So, in May of 2023, in collaboration with senior research and planning consultant Carrie Blake and guided by an advisory cohort of arts workers and researchers, we launched Part 1 of Understanding Arts Service Organizations in a Changing Arts Ecosystem. This multi-phase national research initiative asks a deceptively simple question: What are ASOs? In answering it, we hoped not only to document their history, structure, and evolution, but to reveal the strategic necessity of investing in ASOs as anchors for a thriving, equitable cultural sector.
Phase 1 Methodology
The study aimed to provide baseline data on three aspects of ASOs: typology framework, history and impact, and evolution. In answering this question, we conducted a literature review, hosted industry-wide focus groups and interviews, and manually classified the IRS records for over 17,000 nonprofit entities whose NTEE codes [1] were most likely to include ASOs. Our goal was to organize existing data on ASOs in order to understand what new data we need to collect to better understand them.
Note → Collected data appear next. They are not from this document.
`config.mk`:
```
export PLATFORM = sky130hd
export DESIGN_NAME = fb_word_streamer
export DESIGN_NICKNAME = d
export VERILOG_FILES = /design/src/rtl/fb_word_streamer.sv
export SDC_FILE = /design/constraint.sdc
export NUM_CORES = 1
export LEC_CHECK = 0
export ABC_AREA = 1
export CAP_MARGIN = 5
export CORE_MARGIN = 2
export CORE_UTILIZATION = 45
export CTS_BUF_LIST = sky130_fd_sc_hd__clkbuf_8 sky130_fd_sc_hd__clkbuf_16
export DETAILED_ROUTE_END_ITERATION = 10
export GPL_ROUTABILITY_DRIVEN = 0
export PLACE_DENSITY_LB_ADDON = 0.25
export SETUP_SLACK_MARGIN = 0.05
export SLEW_MARGIN = 10
export SYNTH_ARGS = -nofsm -noshare
export SYNTH_HDL_FRONTEND = slang
export SYNTH_SLANG_ARGS = --single-unit
```
`constraint.sdc`:
```
create_clock -name clk -period 5.2 [get_ports clk]
set_input_delay 1.56 -clock clk [delete_from_list [all_inputs] [get_ports clk]]
set_output_delay 1.56 -clock clk [all_outputs]
set_load 0.05 [all_outputs]
```
`src/rtl/fb_word_streamer.sv`:
```
// Framebuffer port-B read sequencer: streams a run of words to a consumer,
// hiding the RAM's registered read latency behind a 2-entry output buffer.
module fb_word_streamer #(
  parameter int ADDR_W = 11,
  parameter int DATA_W = 16,
  parameter int LEN_W  = 12
) (
  input  logic              clk,
  input  logic              reset,
  input  logic              start,
  input  logic [ADDR_W-1:0] start_addr,
  input  logic [LEN_W-1:0]  word_count,
  input  logic              abort,
  output logic              busy,
  output logic              done,
  output logic [ADDR_W-1:0] ram_addr,
  output logic              ram_clk_enable,
  input  logic [DATA_W-1:0] ram_data_in,
  output logic [DATA_W-1:0] out_data,
  output logic              out_valid,
  input  logic              out_ready
);

  localparam int CW = LEN_W + 1;

  typedef enum logic [1:0] {
    IDLE,
    STREAM,
    DRAIN
  } state_e;

  state_e            state_q, state_d;
  logic [ADDR_W-1:0] addr_q, addr_d;
  logic [CW-1:0]     count_q, count_d;
  logic [CW-1:0]     issued_q, issued_d;
  logic [CW-1:0]     deliv_q, deliv_d;
  logic              done_q, done_d;

  logic [DATA_W-1:0] fifo_q [2];
  logic              wr_ptr_q, wr_ptr_d;
  logic              rd_ptr_q, rd_ptr_d;
  logic [1:0]        occ_q, occ_d;
  logic              infl_q, infl_d;
  logic              valid_q, valid_d;

  logic              pop;
  logic              cap;
  logic              credit;
  logic              issue;
  logic [2:0]        pending;

  assign pop     = valid_q & out_ready;
  assign cap     = infl_q & ~abort;
  assign pending = {1'b0, occ_q} + {2'b00, infl_q};

  // A same-cycle pop frees a slot, but never issue while both slots are full.
  assign credit = (pending < 3'd2) | (pop & (occ_q != 2'd2));

  assign issue = (state_q == STREAM) & (issued_q != count_q)
               & credit & ~abort;

  always_comb begin
    state_d  = state_q;
    addr_d   = addr_q;
    count_d  = count_q;
    issued_d = issued_q;
    deliv_d  = deliv_q;
    done_d   = 1'b0;
    unique case (state_q)
      IDLE: begin
        if (start) begin
          if (word_count != '0) begin
            state_d  = STREAM;
            addr_d   = start_addr;
            count_d  = {1'b0, word_count};
            issued_d = '0;
            deliv_d  = '0;
          end else begin
            done_d = 1'b1;
          end
        end
      end
      STREAM: begin
        if (issue) begin
          addr_d   = addr_q + ADDR_W'(1);
          issued_d = issued_q + CW'(1);
          if (issued_d == count_q) begin
            state_d = DRAIN;
          end
        end
      end
      DRAIN: begin
        state_d = DRAIN;
      end
      default: begin
        state_d = IDLE;
      end
    endcase
    if ((state_q != IDLE) && pop) begin
      deliv_d = deliv_q + CW'(1);
      if (deliv_d == count_q) begin
        state_d = IDLE;
        done_d  = 1'b1;
      end
    end
    if (abort) begin
      state_d = IDLE;
      done_d  = 1'b0;
    end
  end

  always_comb begin
    wr_ptr_d = wr_ptr_q ^ cap;
    rd_ptr_d = rd_ptr_q ^ pop;
    occ_d    = occ_q + {1'b0, cap} - {1'b0, pop};
    infl_d   = issue;
    valid_d  = (occ_d != 2'd0);
    if (abort) begin
      wr_ptr_d = 1'b0;
      rd_ptr_d = 1'b0;
      occ_d    = 2'd0;
      infl_d   = 1'b0;
      valid_d  = 1'b0;
    end
  end

  always_ff @(posedge clk or negedge reset) begin
    if (!reset) begin
      state_q  <= IDLE;
      addr_q   <= '0;
      count_q  <= '0;
      issued_q <= '0;
      deliv_q  <= '0;
      done_q   <= 1'b0;
    end else begin
      state_q  <= state_d;
      addr_q   <= addr_d;
      count_q  <= count_d;
      issued_q <= issued_d;
      deliv_q  <= deliv_d;
      done_q   <= done_d;
    end
  end

  always_ff @(posedge clk or negedge reset) begin
    if (!reset) begin
      fifo_q[0] <= '0;
      fifo_q[1] <= '0;
      wr_ptr_q  <= 1'b0;
      rd_ptr_q  <= 1'b0;
      occ_q     <= 2'd0;
      infl_q    <= 1'b0;
      valid_q   <= 1'b0;
    end else begin
      if (cap) begin
        fifo_q[wr_ptr_q] <= ram_data_in;
      end
      wr_ptr_q <= wr_ptr_d;
      rd_ptr_q <= rd_ptr_d;
      occ_q    <= occ_d;
      infl_q   <= infl_d;
      valid_q  <= valid_d;
    end
  end

  assign busy           = (state_q != IDLE);
  assign done           = done_q;
  assign ram_addr       = addr_q;
  assign ram_clk_enable = issue;
  assign out_data       = fifo_q[rd_ptr_q];
  assign out_valid      = valid_q;

endmodule

```
==> results of run 1 <==
-- worst reg2reg max path, stage by stage (launching register included) --
cell and delay (ns):
dfrtp_1 0.38, inv_1 0.08, nand2_2 0.12, inv_2 0.32
nand2_1 0.15, a21oi_4 0.18, nand2_4 0.14, nand2_8 0.25
inv_2 0.12, a21oi_1 0.13, a21oi_1 0.08
-- cell families after synthesis --
| family | after synthesis |
|---|---|
| AOI/OAI and AO/OA | 114 |
| adders and majority gates | 7 |
| buffers and inverters | 118 |
| muxes | 16 |
| DFF | 90 |
| xor gates and xnor gates | 13 |
| and+or+nand+nor | 319 |
-- registers in the layout (all words and copies together), names as in the netlist --
register	cells
infl_q	1
occ_q	2
deliv_q	13
done	1
state_q	2
out_valid	1
wr_ptr_q	1
count_q	12
rd_ptr_q	1
issued_q	13
ram_addr	11
fifo_q	32
-- final timing paths --
path | startpoint | end | slack, ns | cells past startpoint
setup / recovery | out_ready | ram_clk_enable | 0.61 | 8
hold / removal | fifo_q[0] | fifo_q[0] | 0.51 | 1
setup reg to reg | state_q[1] | ram_addr[8] | 3.15 | 10
hold reg to reg | fifo_q[0] | fifo_q[0] | 0.51 | 1
max in group asynchronous | reset | fifo_q[9] | 3.02 | 2
min in group asynchronous | reset | fifo_q[28] | 1.31 | 1
-- power breakdown --
part | switching, mW | total [mW] | internal [mW] | leakage [nW]
Sequential | 0.108 | 0.935 | 0.826 | 1.17
Clock | 0.292 | 0.619 | 0.326 | 0.125
Combinational | 0.622 | 0.943 | 0.322 | 1.58
-- area by class of cell --
type / count / area (µm²) / area share (%)
multi-input cells: 469 / 2452 / 39.00
flip-flops and latches: 90 / 2252 / 35.81
repair buffers: 76 / 763.2 / 12.14
inverters: 98 / 367.9 / 5.850
clock buffers: 9 / 225.2 / 3.581
well taps: 143 / 178.9 / 2.845
clock inverters: 6 / 48.80 / 0.7760
-- stage by stage --
| step | power [mW] | hold slack (ns) |
|---|---|---|
| floorplan | 1.570 | 0.4750 |
| global placement | 1.868 | 0.4888 |
| detailed placement | 1.895 | 0.4959 |
| CTS | 2.517 | 0.5123 |
| global route | 2.622 | 0.5217 |
| finish | 2.497 | 0.5094 |
-- metal layers --
layer	up-vias	global-route usage (%)	wire length [µm]
met4	0	7.078	243
met5	-	0	0
met1	2133	26.83	5737
li1	2317	-	-
met2	134	34.23	5801
met3	16	3.430	560
-- cell usage after synthesis, drive strengths merged, types with 5 or more instances --
cell type and n:
nand2 194, inv 98, dfrtp 90, o21ai 72
nor2 56, nand3 52, a21oi 21, mux2 16
o22ai 16, clkbuf 12, xor2 11, buf 8
nand4 8, ha 7, nor3 5
==> metrics.txt, run 1 <==
status completed; Setup TNS 0 ns; H-tree levels 3; initial antenna violation count 0; Hold Buf Count CTS 0; top-area cell type share of the netlist area 43.44%; P&R area growth vs syn 21.28%; post-synthesis mux area share 3.475%; CP Max Fanout 9; Synth Area in Compound Gates 12.72%; clock period minus worst slack 4.593 ns; Post-Syn Area per Cell 7.659 µm²; Seq cells post-synth 90; filler instances about 1000; worst slew pin tran 1.017 ns; Seq/Total Area, Yosys between 40% and 50%; main area contributors after synthesis dfrtp_1 43%, nand2_1 13%, inv_1 6.8%; Iter 0 DRT Violations 284; Horiz. Die Dim roughly 110 µm; endpoints failing setup 0; Clock Latency Late Sink 0.35 ns; Mapped Area 0.005185 mm²; commonest non-fill, non-tap cell in the layout nand2_1; VDD IR max 0.3484 mV; Clock transition at path regs 0.07 ns; Synth Area in Simple Gates 27.22%; clk root buf clkbuf_16; WP data required ~3.6 ns; Die H 111.3 µm; Worst Slack Setup Final 0.6068 ns; XOR/XNOR share of the synthesized area about 2.2%; largest net degree at the start of global routing 67; CTS Buffer Depth 2; fin util 55.55%; Worst Path Arrival 3.03 ns; CP Buf/Inv Count 4; total grt overflow 0; RSZ-0062 raised after global routing no; Area after DPL 0.006015 mm²; area leader, netlist dfrtp_1; Slew HR 32.22%; FMAX 0.2177 GHz; Tcrit/Tclk final 88.33%; largest stage delay on the critical path between 0.4 and 0.5 ns; GRT Total Usage about a fifth; CORE AREA 0.01132 mm²; Post-CTS Setup Inserts 0; syn nets 728; vias in the first global route 4463; Mapped Cells just under 700; drt drc 0; die area approximately 0.012 mm²; final cell count without fillers 891; Rows 39; Worst path slowest cell clkdlybuf4s50_1; Antenna Violating Nets Remaining 0; crit end category output pin; synth warn 0; pre-CTS setup slack 0.5897 ns; most frequent cells in the layout 185 x nand2_1, 94 x inv_1, 90 x dfrtp_1, 72 x clkdlybuf4s50_1, 64 x o21ai_0; number of synthesized flops with an enable pin 0; Clock Sinks 90; routed via count 4600; Post-Route Skew 0.007476 ns; cell count after placement 876; family with the most delay on the worst path buffers and inverters; Hold WC Path Type flip-flop to flip-flop; Async S/R FF share, synth 100.0%; via density per instance a little over 5; synth unique cells 39; final instance area 0.006289 mm²; # resized after CTS 0; adder-cell share of the synthesized area 1.689%; max cap viols 0; # port buffers 74; Pre-Repair DR Iteration Count 5; CP Class primary input to output pin; Slew Limit Fails 0; CTS tree yes; first-pass GRT wire length between 20 and 25 mm; Starting Density a little under half; total CTS buffers 9; share of cells above drive strength 1 10.16%; drt wl/cell 13.85 µm; Leakage 2.872 nW; Final nets ~800; antenna fix cells 0; total count of hold-check failures in the final report 0; I/O Pins 75; DP Wirelength 9.189 mm; largest family of logic cells by synthesized area simple AND/OR/NAND/NOR gates; crit path cell chain clkdlybuf4s50_1 -> nand2_1 -> inv_1 -> nand2_1 -> a21oi_4 -> nand2_4 -> inv_1 -> buf_12; startpoint types primary input; final wirelength 12.34 mm; ys flop type dfrtp_1; PwrDens 397.0 mW/mm²
No activity file was read; power rests on OpenSTA's default activity.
The outcome was an online open-source database, the National ASO List and Data Tool, released on May 31, 2024, with details on 4,860 verified [2] arts service entities that were operational in the United States and its territories from 2018-2022, and a corresponding full-length report and executive summary released in October 2024, which can be found by visiting ADC Consulting to review the full research, "Understanding Arts Service Organizations in a Changing Arts Ecosystem."
Findings
What we learned in Phase 1 revealed that while the concept of arts service has existed for as long as humans have made art, the particular legal, fiscal, and service model that is associated with the term “ASO” today was a product of four critical factors:
The rise of the 501(c)(3) model and the crystallization of the nonprofit industrial complex.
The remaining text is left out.